Exercise instructions
From the entries that follow, reproduce exactly and only the lines from the line with "fin_crit_sh: 0.946" to the line with "grt_pass1_wl_um: 14500", endpoints included.

Input records
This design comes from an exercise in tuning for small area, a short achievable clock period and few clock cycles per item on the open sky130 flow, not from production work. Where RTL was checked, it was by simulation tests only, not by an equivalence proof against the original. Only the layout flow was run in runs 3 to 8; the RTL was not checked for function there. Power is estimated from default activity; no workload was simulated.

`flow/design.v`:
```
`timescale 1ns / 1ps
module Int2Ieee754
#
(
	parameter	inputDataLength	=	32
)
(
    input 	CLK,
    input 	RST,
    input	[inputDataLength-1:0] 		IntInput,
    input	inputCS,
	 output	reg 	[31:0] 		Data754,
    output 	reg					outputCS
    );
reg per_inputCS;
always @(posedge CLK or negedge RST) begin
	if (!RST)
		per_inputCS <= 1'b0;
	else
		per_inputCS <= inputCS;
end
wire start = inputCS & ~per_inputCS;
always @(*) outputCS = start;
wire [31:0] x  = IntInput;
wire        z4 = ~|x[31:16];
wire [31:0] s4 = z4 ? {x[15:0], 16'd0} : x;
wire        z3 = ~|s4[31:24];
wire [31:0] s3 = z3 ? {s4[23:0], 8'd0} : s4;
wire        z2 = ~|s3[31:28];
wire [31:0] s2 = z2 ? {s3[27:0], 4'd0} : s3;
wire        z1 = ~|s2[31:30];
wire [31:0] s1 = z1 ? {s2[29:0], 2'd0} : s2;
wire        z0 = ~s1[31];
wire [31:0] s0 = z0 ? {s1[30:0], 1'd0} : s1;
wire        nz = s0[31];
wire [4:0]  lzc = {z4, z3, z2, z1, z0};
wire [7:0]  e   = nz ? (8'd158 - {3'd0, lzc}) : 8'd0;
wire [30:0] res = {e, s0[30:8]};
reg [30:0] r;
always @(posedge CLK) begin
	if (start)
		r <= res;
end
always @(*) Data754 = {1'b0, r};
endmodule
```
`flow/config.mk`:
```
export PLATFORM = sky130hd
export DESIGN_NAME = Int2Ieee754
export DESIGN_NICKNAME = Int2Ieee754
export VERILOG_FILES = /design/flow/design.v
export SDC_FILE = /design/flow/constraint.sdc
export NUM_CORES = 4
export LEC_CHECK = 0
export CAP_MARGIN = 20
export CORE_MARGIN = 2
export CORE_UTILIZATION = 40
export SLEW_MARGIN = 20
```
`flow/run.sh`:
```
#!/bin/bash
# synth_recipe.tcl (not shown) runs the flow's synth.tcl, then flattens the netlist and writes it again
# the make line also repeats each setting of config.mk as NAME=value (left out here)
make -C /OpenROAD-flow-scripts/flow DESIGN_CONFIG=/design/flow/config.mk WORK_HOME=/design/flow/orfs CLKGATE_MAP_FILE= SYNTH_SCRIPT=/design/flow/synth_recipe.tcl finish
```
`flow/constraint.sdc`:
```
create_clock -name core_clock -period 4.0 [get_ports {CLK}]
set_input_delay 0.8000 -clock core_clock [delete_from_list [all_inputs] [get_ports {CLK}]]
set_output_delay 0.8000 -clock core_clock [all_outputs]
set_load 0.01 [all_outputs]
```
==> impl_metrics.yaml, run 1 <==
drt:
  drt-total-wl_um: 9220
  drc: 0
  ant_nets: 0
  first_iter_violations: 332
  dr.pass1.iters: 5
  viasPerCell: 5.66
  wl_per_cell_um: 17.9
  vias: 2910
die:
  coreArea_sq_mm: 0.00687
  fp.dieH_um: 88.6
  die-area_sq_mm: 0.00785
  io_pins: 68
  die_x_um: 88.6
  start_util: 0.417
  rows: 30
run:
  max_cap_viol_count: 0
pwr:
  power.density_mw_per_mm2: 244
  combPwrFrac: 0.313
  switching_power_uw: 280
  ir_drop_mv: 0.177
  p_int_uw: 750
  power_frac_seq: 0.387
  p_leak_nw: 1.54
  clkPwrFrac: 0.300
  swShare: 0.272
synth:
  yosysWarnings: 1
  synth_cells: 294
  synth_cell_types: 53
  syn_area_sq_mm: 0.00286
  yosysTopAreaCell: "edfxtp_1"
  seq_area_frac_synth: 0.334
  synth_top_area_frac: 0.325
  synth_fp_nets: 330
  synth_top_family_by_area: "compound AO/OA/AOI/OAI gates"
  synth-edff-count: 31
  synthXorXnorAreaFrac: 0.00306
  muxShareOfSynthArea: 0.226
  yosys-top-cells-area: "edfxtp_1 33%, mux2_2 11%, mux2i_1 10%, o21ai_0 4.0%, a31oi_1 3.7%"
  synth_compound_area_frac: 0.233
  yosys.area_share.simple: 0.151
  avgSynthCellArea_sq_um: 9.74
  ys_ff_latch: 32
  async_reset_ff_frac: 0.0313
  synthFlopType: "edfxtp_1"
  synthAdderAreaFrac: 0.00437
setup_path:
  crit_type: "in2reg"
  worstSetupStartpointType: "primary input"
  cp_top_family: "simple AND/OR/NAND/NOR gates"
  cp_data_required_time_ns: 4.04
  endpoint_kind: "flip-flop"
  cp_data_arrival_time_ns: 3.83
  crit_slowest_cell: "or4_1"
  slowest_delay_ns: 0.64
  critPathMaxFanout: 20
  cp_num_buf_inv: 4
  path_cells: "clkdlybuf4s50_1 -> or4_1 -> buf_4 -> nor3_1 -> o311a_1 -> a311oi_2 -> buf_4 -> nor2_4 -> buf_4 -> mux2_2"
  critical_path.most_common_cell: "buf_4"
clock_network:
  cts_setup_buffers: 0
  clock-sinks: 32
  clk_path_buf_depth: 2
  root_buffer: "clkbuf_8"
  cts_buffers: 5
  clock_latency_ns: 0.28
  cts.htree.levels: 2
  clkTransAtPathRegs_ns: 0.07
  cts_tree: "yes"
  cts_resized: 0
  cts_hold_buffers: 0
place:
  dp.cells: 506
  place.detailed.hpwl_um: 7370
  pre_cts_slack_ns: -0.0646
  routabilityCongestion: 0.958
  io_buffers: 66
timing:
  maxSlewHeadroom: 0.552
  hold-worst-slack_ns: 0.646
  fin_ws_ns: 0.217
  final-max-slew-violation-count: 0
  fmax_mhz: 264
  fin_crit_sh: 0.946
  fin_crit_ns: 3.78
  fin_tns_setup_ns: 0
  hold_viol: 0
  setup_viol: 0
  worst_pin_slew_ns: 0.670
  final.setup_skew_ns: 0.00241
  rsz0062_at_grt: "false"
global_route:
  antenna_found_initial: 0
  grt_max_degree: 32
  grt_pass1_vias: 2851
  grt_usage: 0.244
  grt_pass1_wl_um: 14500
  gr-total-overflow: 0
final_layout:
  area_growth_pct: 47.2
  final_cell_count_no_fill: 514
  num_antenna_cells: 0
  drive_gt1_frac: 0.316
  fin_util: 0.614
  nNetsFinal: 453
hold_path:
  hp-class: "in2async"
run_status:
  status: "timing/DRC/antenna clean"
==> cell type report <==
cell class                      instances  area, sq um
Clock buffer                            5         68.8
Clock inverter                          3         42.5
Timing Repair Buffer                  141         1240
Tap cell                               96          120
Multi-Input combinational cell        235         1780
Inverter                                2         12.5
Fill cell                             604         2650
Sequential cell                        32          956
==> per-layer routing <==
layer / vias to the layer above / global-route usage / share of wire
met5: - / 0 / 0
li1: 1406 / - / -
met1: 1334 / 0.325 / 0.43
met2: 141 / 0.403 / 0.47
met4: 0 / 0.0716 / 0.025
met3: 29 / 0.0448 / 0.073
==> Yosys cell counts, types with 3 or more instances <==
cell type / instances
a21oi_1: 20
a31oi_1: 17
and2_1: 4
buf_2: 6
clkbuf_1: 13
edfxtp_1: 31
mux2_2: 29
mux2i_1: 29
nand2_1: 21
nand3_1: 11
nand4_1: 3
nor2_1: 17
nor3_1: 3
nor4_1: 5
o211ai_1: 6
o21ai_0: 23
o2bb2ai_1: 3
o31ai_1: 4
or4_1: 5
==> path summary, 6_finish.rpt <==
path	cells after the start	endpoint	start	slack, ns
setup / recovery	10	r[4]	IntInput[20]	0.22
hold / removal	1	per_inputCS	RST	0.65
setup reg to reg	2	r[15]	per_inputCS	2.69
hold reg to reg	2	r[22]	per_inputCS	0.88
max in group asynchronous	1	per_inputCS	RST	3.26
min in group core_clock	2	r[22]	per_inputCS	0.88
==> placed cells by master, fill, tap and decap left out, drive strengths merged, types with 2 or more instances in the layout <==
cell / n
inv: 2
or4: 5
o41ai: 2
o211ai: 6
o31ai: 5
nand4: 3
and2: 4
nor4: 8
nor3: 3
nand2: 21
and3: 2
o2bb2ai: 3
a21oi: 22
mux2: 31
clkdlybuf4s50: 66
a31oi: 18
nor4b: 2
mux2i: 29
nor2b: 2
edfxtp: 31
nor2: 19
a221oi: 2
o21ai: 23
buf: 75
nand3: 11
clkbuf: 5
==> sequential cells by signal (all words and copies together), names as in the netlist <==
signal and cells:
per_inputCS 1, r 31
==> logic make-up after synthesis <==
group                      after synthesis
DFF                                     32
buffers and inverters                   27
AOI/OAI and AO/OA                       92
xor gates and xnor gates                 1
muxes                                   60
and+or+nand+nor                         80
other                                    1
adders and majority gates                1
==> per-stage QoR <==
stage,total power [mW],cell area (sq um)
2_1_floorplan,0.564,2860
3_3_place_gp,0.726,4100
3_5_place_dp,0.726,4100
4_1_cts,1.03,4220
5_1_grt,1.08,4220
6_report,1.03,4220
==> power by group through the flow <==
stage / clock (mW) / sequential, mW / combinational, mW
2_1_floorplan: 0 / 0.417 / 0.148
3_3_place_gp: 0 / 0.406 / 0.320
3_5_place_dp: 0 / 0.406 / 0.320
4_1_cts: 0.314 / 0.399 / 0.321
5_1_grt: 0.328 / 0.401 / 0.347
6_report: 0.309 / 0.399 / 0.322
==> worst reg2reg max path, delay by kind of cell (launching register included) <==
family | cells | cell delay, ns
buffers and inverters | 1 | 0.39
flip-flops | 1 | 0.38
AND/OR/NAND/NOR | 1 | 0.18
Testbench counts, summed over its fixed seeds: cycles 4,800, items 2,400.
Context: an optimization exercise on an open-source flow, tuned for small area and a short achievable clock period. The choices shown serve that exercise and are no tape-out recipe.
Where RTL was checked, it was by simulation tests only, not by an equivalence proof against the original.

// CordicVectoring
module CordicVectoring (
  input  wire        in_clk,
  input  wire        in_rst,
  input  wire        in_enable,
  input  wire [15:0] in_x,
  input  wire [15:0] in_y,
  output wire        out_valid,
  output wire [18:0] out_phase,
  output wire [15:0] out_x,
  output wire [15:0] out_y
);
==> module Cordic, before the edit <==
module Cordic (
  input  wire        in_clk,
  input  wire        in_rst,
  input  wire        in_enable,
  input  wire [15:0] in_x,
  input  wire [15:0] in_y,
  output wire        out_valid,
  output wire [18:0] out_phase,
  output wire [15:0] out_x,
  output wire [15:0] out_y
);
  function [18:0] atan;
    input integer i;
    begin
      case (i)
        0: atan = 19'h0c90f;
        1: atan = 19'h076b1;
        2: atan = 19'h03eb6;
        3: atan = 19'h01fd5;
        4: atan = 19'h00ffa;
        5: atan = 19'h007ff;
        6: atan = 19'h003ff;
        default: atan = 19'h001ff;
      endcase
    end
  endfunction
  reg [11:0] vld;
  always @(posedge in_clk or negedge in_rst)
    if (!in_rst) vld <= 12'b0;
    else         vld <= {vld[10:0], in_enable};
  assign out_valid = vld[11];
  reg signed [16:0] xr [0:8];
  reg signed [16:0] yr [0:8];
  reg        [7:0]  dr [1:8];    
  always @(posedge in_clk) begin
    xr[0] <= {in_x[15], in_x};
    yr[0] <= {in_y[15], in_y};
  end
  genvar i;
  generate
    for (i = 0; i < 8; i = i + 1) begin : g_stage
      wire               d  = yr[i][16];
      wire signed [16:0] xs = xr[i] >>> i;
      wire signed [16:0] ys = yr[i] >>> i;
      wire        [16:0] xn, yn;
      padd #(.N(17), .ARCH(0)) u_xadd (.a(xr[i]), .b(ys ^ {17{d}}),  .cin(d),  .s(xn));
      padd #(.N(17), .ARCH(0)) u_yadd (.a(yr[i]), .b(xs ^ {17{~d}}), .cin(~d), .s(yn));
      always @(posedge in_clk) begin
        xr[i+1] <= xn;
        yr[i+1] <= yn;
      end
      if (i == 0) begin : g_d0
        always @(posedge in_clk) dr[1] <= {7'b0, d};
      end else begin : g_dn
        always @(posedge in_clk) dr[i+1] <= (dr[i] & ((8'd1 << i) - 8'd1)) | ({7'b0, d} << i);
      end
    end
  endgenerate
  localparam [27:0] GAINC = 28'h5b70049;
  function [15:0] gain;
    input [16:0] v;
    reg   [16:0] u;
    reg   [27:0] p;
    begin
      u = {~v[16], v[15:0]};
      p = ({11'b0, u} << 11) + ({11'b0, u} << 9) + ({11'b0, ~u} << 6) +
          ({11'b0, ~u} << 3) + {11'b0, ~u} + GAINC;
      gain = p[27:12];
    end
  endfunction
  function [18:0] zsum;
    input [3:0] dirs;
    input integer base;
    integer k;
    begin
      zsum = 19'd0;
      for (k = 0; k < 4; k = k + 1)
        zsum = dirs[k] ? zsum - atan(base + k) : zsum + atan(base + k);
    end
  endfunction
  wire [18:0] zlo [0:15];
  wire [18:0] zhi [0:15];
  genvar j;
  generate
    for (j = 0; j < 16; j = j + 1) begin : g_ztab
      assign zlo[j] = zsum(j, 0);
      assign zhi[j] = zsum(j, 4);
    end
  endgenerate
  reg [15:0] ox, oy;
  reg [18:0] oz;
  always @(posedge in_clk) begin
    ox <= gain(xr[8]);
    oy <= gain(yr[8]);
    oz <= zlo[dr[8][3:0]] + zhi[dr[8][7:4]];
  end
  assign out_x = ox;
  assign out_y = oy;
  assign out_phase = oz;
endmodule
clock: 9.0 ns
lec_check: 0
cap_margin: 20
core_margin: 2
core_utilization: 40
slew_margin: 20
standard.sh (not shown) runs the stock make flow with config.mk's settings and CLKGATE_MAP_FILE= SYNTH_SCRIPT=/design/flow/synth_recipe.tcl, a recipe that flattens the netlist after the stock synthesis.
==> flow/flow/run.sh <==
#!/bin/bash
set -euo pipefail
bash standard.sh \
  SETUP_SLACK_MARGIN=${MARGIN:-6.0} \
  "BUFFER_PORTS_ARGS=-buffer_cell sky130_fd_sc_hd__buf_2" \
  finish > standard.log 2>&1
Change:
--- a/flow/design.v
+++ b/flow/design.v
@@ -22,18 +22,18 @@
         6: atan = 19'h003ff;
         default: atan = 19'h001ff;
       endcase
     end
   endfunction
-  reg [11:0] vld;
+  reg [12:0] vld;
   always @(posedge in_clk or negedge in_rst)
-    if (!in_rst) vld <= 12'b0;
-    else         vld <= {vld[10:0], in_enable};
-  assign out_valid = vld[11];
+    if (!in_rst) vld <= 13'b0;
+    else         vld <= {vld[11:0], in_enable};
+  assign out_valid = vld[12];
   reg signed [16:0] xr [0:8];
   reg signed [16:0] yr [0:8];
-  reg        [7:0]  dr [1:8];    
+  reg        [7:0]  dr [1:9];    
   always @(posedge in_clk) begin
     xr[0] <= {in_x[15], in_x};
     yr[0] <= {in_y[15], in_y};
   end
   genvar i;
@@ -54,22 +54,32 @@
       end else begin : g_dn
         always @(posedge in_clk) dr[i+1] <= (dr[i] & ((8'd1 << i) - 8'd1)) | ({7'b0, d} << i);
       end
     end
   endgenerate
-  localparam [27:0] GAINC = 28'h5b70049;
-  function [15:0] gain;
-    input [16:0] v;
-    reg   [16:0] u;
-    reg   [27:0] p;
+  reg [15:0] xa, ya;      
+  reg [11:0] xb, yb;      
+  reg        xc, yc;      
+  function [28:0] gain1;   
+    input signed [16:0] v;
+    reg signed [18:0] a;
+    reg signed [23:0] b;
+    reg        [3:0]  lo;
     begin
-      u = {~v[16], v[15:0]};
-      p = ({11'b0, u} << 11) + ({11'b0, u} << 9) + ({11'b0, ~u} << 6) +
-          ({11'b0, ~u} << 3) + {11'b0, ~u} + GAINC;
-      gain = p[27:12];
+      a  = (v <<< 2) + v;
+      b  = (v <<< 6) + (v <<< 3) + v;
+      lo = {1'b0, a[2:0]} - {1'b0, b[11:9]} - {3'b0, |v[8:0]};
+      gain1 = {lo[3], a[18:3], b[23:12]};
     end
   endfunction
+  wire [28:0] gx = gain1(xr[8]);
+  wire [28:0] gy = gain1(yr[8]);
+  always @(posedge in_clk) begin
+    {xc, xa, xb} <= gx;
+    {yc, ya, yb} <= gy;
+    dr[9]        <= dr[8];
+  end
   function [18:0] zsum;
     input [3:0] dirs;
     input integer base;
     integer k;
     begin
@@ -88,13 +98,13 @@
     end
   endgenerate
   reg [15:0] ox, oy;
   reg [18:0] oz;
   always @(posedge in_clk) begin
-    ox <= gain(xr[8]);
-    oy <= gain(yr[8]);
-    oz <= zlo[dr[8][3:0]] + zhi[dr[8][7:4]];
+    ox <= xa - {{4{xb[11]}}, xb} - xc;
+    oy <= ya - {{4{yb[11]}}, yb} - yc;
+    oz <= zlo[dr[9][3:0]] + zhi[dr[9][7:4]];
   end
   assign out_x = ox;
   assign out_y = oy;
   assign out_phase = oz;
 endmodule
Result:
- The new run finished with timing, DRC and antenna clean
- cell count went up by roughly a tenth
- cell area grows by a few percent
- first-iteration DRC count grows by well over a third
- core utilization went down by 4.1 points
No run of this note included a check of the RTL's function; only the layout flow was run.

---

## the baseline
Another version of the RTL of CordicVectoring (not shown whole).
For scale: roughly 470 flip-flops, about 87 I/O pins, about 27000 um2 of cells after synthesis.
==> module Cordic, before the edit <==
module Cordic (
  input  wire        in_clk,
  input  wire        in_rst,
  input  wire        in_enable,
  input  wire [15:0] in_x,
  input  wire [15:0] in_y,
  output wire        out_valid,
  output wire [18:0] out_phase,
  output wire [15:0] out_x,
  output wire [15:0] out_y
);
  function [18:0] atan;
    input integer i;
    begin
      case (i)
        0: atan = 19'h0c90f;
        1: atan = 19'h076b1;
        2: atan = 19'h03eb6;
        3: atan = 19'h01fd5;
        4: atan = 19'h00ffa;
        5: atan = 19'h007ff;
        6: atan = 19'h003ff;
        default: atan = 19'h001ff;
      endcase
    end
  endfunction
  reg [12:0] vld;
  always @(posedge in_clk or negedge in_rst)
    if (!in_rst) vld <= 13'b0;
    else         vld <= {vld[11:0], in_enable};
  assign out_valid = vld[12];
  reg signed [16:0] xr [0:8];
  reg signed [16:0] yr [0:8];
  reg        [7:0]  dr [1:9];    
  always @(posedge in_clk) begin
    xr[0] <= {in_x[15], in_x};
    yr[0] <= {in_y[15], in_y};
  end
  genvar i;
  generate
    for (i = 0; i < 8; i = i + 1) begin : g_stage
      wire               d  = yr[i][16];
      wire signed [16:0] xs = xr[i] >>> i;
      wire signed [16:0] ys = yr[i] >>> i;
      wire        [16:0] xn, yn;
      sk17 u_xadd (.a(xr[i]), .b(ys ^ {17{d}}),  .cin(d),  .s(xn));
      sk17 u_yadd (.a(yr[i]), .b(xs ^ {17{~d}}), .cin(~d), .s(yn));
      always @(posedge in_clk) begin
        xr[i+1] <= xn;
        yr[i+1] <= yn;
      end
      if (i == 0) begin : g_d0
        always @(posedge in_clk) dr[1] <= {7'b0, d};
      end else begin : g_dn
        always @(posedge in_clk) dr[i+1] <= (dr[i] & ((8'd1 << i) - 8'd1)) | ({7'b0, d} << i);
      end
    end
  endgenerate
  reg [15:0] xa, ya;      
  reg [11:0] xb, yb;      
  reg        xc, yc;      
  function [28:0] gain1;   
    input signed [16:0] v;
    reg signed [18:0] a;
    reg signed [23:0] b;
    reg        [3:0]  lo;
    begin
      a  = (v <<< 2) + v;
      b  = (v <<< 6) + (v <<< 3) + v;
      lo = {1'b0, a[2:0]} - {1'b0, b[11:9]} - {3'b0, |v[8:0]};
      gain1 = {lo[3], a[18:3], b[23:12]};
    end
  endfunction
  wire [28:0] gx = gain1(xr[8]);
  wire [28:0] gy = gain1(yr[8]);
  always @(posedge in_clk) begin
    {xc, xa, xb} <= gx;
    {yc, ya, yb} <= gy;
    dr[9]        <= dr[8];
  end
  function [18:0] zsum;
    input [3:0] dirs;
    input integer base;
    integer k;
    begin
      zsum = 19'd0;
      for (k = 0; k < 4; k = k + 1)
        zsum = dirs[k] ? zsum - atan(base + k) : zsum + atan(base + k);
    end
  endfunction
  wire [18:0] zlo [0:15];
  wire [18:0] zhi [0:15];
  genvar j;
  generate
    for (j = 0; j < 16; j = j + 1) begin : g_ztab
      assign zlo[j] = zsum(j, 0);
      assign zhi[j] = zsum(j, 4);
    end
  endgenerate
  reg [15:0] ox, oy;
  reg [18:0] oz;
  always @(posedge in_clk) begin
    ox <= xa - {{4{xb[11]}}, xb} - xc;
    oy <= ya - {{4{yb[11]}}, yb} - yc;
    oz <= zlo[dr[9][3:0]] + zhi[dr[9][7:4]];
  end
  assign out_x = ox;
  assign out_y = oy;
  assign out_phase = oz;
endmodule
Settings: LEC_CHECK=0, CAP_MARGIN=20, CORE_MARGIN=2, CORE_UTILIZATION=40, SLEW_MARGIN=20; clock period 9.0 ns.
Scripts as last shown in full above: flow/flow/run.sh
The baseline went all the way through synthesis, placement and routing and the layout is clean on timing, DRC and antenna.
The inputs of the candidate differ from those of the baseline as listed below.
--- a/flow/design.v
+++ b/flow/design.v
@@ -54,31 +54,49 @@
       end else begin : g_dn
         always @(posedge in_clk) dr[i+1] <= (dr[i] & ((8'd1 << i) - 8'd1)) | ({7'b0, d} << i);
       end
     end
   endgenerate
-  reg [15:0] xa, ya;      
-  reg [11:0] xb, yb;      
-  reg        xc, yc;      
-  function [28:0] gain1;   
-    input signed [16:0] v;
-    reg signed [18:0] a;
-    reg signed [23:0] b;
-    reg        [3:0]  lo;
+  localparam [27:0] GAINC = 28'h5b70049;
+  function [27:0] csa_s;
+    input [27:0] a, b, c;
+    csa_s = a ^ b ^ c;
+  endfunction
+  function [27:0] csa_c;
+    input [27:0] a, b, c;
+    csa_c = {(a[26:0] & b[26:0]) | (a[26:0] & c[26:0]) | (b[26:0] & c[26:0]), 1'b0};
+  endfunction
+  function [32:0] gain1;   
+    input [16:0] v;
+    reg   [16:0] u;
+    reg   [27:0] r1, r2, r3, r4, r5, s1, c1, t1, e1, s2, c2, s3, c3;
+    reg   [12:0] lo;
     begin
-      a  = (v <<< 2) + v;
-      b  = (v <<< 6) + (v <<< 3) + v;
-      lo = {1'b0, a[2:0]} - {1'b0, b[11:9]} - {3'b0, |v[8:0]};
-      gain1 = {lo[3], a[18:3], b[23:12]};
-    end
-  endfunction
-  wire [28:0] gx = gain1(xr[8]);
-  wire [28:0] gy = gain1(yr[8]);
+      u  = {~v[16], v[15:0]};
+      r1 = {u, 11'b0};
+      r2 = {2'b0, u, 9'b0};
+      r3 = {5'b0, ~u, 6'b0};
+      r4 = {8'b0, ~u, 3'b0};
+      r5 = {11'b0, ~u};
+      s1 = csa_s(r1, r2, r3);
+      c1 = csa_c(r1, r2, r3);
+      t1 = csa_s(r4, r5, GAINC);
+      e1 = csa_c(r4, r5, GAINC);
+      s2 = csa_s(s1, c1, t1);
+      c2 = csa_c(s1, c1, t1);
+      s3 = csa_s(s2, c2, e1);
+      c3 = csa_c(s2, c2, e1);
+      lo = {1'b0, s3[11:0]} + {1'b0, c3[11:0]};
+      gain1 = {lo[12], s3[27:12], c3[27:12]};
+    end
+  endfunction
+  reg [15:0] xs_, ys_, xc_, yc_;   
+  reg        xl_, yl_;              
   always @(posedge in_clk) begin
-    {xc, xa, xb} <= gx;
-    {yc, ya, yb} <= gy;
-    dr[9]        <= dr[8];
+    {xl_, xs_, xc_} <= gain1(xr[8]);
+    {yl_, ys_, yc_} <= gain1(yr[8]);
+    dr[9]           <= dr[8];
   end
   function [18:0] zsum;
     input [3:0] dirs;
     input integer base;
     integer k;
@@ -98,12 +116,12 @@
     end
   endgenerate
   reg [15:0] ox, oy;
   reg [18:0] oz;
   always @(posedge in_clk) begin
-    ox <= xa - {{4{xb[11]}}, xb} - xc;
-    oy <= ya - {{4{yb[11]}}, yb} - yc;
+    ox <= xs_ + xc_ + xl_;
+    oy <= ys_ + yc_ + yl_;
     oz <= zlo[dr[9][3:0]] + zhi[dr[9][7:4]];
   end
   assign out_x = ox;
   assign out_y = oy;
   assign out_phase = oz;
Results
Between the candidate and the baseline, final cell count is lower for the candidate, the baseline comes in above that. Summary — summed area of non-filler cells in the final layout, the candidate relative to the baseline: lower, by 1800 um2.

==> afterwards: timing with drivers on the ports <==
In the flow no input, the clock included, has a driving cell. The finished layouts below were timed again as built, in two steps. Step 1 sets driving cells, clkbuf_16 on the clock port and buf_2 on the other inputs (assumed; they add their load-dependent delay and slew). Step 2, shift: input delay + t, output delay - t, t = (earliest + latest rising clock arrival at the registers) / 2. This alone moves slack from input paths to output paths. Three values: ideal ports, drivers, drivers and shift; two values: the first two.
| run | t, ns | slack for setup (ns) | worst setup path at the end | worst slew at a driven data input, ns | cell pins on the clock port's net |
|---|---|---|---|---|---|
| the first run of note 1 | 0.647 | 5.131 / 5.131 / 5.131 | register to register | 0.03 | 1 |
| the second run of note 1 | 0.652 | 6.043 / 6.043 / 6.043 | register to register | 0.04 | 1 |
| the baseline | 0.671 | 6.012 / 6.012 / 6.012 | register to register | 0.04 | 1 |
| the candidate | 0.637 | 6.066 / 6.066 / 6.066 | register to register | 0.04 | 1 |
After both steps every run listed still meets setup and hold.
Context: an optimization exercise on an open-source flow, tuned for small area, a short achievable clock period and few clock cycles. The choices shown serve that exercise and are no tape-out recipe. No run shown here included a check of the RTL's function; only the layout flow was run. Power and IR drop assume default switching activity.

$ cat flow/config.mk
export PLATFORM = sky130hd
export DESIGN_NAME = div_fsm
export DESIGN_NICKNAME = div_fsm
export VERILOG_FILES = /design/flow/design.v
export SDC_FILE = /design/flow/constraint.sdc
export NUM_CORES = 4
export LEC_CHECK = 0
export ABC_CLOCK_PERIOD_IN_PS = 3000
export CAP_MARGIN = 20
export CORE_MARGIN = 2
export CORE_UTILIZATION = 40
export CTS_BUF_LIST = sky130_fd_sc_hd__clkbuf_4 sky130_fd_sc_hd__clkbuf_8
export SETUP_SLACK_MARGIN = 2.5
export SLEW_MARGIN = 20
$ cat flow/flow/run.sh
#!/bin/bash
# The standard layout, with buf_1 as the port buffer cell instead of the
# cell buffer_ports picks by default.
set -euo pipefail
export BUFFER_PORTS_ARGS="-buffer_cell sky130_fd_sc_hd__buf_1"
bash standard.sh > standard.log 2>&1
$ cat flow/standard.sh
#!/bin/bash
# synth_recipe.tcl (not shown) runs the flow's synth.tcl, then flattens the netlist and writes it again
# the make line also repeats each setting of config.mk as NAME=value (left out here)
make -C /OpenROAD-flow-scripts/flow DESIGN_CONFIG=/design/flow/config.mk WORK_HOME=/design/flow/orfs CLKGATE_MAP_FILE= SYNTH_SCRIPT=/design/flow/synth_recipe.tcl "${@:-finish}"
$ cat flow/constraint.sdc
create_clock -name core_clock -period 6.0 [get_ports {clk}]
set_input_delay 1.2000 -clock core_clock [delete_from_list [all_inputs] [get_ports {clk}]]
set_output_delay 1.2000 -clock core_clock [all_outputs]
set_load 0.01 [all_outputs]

Written solution
  fin_crit_sh: 0.946
  fin_crit_ns: 3.78
  fin_tns_setup_ns: 0
  hold_viol: 0
  setup_viol: 0
  worst_pin_slew_ns: 0.670
  final.setup_skew_ns: 0.00241
  rsz0062_at_grt: "false"
global_route:
  antenna_found_initial: 0
  grt_max_degree: 32
  grt_pass1_vias: 2851
  grt_usage: 0.244
  grt_pass1_wl_um: 14500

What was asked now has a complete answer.